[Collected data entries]
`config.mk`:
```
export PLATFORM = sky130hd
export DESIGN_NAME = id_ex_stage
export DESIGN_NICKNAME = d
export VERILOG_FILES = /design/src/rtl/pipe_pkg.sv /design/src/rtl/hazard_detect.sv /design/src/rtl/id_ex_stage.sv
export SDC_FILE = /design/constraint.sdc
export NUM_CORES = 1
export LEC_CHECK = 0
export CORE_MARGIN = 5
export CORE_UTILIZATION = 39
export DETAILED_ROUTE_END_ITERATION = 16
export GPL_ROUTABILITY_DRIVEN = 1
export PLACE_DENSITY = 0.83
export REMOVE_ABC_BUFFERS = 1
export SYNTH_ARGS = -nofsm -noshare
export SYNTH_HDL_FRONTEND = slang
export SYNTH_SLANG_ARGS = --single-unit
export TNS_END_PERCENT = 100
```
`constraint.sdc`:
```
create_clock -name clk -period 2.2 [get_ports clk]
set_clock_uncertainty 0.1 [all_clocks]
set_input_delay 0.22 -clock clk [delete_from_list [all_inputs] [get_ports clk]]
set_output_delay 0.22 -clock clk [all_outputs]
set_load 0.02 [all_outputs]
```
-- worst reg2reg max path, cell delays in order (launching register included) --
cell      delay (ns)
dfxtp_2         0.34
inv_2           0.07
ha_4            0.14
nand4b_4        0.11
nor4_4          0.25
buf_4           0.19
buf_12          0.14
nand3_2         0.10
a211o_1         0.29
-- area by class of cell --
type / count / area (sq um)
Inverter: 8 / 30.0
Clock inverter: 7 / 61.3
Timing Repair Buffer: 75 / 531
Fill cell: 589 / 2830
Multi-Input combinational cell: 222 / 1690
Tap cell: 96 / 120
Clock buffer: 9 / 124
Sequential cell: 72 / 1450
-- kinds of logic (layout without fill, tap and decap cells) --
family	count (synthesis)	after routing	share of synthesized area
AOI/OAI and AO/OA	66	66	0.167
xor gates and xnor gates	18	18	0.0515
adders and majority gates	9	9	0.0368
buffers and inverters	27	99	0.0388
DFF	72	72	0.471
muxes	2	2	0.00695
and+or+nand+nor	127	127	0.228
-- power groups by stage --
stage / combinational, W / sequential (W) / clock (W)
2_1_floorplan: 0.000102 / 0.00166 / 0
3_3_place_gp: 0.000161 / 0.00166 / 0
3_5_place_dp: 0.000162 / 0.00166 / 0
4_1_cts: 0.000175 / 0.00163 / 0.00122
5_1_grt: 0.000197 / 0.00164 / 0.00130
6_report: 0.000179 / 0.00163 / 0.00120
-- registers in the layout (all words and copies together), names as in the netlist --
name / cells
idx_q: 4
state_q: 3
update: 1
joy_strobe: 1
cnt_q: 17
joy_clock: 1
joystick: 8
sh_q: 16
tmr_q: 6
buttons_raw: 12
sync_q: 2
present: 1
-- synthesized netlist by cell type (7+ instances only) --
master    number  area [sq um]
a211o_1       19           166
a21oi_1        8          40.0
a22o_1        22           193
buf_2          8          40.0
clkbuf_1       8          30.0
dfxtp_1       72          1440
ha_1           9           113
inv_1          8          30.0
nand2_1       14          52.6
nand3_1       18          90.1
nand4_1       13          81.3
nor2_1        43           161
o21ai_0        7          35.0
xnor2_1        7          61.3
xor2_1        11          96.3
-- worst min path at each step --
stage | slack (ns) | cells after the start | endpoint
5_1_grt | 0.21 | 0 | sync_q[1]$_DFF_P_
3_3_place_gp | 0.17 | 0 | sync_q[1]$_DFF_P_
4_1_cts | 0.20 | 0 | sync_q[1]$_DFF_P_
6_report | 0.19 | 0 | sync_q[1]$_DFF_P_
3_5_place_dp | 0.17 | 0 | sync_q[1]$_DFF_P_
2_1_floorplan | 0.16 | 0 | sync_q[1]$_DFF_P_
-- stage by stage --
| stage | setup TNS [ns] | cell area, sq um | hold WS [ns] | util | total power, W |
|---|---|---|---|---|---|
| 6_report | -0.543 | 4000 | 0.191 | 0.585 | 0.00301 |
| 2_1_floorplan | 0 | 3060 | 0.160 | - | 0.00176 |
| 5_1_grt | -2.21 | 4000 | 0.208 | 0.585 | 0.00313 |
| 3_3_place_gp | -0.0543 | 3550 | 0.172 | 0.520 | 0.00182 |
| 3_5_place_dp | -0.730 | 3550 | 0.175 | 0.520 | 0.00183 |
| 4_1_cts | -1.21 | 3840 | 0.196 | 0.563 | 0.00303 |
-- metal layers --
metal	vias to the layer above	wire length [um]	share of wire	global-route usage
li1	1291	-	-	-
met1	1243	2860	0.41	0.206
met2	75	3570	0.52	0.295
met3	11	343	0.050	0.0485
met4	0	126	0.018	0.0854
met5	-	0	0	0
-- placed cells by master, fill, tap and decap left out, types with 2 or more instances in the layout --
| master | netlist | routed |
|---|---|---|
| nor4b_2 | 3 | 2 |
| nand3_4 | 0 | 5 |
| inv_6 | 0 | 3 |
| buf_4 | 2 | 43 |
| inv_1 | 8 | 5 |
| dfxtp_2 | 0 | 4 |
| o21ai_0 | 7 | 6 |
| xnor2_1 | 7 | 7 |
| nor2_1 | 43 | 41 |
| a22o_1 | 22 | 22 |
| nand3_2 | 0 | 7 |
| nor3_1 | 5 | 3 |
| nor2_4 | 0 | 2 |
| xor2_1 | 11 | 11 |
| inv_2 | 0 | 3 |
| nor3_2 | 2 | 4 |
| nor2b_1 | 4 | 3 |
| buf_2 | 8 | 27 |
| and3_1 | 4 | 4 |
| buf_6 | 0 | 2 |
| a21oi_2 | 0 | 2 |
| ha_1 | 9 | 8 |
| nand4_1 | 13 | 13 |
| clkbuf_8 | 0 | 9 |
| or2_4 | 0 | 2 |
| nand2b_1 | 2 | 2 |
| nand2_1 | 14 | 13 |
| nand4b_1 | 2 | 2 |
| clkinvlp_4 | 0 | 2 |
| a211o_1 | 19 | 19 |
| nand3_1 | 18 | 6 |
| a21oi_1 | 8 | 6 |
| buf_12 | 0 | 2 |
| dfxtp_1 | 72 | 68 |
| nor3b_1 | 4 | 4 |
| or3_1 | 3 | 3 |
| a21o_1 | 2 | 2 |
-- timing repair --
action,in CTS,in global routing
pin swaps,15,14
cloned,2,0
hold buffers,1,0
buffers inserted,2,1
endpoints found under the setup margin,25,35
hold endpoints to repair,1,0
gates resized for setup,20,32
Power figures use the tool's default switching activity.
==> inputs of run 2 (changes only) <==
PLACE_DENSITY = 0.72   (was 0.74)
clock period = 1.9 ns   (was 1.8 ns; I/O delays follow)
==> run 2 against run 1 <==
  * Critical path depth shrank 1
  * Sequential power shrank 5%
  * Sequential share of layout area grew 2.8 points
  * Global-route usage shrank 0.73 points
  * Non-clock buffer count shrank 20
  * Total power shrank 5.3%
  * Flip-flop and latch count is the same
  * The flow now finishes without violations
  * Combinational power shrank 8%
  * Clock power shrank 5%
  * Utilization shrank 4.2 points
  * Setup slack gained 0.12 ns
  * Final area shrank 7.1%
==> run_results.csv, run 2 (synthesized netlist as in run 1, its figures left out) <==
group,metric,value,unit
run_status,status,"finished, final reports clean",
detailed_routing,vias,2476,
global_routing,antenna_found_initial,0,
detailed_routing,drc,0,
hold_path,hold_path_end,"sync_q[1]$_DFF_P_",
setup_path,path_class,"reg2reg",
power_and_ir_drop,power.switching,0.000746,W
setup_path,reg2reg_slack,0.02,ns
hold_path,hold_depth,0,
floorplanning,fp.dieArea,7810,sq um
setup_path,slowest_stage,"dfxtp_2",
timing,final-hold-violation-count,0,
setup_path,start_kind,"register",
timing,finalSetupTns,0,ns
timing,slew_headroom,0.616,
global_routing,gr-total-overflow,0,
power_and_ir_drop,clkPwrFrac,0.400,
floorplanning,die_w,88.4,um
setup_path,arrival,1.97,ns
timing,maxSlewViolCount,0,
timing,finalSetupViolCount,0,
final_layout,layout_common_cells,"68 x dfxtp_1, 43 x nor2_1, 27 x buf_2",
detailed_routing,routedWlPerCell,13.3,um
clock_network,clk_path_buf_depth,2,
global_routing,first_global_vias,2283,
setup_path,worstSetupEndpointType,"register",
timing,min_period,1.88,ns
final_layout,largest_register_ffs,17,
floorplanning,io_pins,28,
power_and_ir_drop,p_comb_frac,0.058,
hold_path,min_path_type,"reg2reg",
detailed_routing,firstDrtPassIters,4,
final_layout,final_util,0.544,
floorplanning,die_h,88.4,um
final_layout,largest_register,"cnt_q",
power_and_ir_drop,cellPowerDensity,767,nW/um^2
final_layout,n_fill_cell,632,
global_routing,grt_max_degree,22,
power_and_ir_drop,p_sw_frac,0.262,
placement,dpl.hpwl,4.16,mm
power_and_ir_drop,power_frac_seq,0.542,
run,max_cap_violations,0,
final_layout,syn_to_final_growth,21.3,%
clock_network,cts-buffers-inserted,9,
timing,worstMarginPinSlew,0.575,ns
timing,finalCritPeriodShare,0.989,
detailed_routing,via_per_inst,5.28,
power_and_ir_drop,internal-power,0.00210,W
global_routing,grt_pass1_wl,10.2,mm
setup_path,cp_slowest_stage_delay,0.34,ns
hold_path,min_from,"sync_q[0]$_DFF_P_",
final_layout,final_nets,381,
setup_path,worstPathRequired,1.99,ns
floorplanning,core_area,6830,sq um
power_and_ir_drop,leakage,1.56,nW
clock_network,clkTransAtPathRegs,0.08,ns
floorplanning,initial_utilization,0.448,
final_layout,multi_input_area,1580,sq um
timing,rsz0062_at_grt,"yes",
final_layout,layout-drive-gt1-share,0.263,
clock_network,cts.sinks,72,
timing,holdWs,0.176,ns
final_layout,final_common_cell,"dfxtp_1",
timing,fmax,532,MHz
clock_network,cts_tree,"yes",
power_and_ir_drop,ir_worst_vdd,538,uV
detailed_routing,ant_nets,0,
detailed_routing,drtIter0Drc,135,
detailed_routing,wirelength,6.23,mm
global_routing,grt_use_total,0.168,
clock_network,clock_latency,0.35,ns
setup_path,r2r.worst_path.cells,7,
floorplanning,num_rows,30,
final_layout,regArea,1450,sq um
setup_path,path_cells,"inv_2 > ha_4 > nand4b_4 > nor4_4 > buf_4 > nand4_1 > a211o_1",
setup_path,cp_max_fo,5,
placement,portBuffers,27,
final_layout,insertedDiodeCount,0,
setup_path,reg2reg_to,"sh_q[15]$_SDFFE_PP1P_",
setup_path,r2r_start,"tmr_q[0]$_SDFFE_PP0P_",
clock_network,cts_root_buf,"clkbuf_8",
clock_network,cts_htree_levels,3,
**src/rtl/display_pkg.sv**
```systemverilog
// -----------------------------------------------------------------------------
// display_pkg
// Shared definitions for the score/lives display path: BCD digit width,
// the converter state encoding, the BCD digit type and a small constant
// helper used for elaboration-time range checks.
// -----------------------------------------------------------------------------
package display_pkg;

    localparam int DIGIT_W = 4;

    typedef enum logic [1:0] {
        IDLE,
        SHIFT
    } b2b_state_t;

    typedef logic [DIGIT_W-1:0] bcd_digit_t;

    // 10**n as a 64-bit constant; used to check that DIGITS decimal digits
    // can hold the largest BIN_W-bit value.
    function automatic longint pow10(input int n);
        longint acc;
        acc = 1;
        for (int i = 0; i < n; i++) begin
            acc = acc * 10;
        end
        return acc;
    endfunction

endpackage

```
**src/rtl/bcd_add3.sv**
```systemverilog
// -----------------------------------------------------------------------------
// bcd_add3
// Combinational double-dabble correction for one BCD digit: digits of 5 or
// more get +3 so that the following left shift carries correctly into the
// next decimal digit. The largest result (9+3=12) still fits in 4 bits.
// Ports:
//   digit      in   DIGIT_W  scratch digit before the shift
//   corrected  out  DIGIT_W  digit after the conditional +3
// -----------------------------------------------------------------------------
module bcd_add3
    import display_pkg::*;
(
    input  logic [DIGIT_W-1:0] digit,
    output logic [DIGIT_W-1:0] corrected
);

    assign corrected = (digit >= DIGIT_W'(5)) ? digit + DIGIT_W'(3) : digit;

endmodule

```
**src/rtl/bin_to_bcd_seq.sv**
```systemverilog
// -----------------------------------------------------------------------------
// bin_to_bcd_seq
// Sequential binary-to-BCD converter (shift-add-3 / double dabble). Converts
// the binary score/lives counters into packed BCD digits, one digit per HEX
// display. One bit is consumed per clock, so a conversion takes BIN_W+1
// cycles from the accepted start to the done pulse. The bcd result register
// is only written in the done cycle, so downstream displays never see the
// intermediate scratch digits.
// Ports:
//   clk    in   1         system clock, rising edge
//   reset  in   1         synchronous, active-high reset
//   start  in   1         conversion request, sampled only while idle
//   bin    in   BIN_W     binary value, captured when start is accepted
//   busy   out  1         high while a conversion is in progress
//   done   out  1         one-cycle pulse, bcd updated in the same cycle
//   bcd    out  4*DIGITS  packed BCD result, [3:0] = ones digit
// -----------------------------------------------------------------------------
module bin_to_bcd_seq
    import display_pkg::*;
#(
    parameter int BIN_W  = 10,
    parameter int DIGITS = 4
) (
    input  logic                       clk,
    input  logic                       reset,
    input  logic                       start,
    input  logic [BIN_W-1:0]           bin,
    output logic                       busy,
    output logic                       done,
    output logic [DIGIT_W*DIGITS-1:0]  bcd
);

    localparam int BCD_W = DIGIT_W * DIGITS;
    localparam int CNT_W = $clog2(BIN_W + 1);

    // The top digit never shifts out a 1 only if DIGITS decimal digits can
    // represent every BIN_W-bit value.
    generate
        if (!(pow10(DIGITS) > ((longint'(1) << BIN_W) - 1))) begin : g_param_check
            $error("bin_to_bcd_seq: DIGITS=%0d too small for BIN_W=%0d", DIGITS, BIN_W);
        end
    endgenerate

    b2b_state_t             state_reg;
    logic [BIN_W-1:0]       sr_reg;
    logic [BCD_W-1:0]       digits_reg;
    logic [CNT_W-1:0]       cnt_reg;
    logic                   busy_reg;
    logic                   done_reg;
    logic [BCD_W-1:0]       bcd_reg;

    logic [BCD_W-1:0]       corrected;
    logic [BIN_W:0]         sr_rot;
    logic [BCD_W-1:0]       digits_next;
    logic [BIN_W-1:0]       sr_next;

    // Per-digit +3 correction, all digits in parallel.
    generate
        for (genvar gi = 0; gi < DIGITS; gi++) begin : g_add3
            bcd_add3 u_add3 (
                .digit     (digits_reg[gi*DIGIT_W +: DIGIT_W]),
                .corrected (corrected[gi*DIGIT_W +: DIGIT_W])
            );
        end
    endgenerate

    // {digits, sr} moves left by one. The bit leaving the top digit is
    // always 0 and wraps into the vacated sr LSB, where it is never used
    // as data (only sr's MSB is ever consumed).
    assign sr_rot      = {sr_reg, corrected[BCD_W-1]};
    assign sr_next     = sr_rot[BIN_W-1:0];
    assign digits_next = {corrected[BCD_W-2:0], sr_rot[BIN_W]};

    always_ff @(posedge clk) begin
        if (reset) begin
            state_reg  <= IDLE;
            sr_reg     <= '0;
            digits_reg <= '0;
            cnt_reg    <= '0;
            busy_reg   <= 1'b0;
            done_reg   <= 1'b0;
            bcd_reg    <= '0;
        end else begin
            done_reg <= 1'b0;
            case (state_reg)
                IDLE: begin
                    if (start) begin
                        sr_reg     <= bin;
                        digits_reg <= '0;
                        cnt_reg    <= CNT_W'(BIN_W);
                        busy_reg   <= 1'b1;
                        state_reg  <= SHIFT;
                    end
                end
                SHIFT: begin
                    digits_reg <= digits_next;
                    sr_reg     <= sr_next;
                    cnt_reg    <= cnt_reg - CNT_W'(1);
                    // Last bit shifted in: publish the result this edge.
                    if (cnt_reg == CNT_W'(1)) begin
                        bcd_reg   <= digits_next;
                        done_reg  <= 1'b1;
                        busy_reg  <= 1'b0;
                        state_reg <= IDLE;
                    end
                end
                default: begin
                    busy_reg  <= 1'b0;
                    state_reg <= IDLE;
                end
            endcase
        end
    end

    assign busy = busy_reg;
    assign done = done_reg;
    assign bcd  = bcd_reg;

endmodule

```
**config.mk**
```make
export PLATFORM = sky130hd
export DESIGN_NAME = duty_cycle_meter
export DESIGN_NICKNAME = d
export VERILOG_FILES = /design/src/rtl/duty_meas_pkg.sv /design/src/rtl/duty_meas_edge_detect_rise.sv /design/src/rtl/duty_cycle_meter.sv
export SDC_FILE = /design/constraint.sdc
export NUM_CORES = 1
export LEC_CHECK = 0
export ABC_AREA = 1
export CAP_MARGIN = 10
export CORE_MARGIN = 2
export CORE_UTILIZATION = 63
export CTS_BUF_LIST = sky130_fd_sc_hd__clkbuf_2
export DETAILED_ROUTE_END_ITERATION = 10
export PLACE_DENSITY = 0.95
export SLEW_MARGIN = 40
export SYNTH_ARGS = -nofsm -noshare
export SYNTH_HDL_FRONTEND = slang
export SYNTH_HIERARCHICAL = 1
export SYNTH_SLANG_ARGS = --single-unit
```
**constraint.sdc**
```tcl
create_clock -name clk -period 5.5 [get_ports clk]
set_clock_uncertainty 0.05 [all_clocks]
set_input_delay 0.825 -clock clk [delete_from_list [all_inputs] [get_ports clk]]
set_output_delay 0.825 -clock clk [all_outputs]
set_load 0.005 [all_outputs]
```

_What you are asked to do_
Look above for the line with "6_report: 0.000179 / 0.00163 / 0.00120"; retype exactly that line, every line after it up to the line with "-- placed cells", and that line too, nothing else.

_Output_
6_report: 0.000179 / 0.00163 / 0.00120
-- registers in the layout (all words and copies together), names as in the netlist --
name / cells
idx_q: 4
state_q: 3
update: 1
joy_strobe: 1
cnt_q: 17
joy_clock: 1
joystick: 8
sh_q: 16
tmr_q: 6
buttons_raw: 12
sync_q: 2
present: 1
-- synthesized netlist by cell type (7+ instances only) --
master    number  area [sq um]
a211o_1       19           166
a21oi_1        8          40.0
a22o_1        22           193
buf_2          8          40.0
clkbuf_1       8          30.0
dfxtp_1       72          1440
ha_1           9           113
inv_1          8          30.0
nand2_1       14          52.6
nand3_1       18          90.1
nand4_1       13          81.3
nor2_1        43           161
o21ai_0        7          35.0
xnor2_1        7          61.3
xor2_1        11          96.3
-- worst min path at each step --
stage | slack (ns) | cells after the start | endpoint
5_1_grt | 0.21 | 0 | sync_q[1]$_DFF_P_
3_3_place_gp | 0.17 | 0 | sync_q[1]$_DFF_P_
4_1_cts | 0.20 | 0 | sync_q[1]$_DFF_P_
6_report | 0.19 | 0 | sync_q[1]$_DFF_P_
3_5_place_dp | 0.17 | 0 | sync_q[1]$_DFF_P_
2_1_floorplan | 0.16 | 0 | sync_q[1]$_DFF_P_
-- stage by stage --
| stage | setup TNS [ns] | cell area, sq um | hold WS [ns] | util | total power, W |
|---|---|---|---|---|---|
| 6_report | -0.543 | 4000 | 0.191 | 0.585 | 0.00301 |
| 2_1_floorplan | 0 | 3060 | 0.160 | - | 0.00176 |
| 5_1_grt | -2.21 | 4000 | 0.208 | 0.585 | 0.00313 |
| 3_3_place_gp | -0.0543 | 3550 | 0.172 | 0.520 | 0.00182 |
| 3_5_place_dp | -0.730 | 3550 | 0.175 | 0.520 | 0.00183 |
| 4_1_cts | -1.21 | 3840 | 0.196 | 0.563 | 0.00303 |
-- metal layers --
metal	vias to the layer above	wire length [um]	share of wire	global-route usage
li1	1291	-	-	-
met1	1243	2860	0.41	0.206
met2	75	3570	0.52	0.295
met3	11	343	0.050	0.0485
met4	0	126	0.018	0.0854
met5	-	0	0	0
-- placed cells by master, fill, tap and decap left out, types with 2 or more instances in the layout --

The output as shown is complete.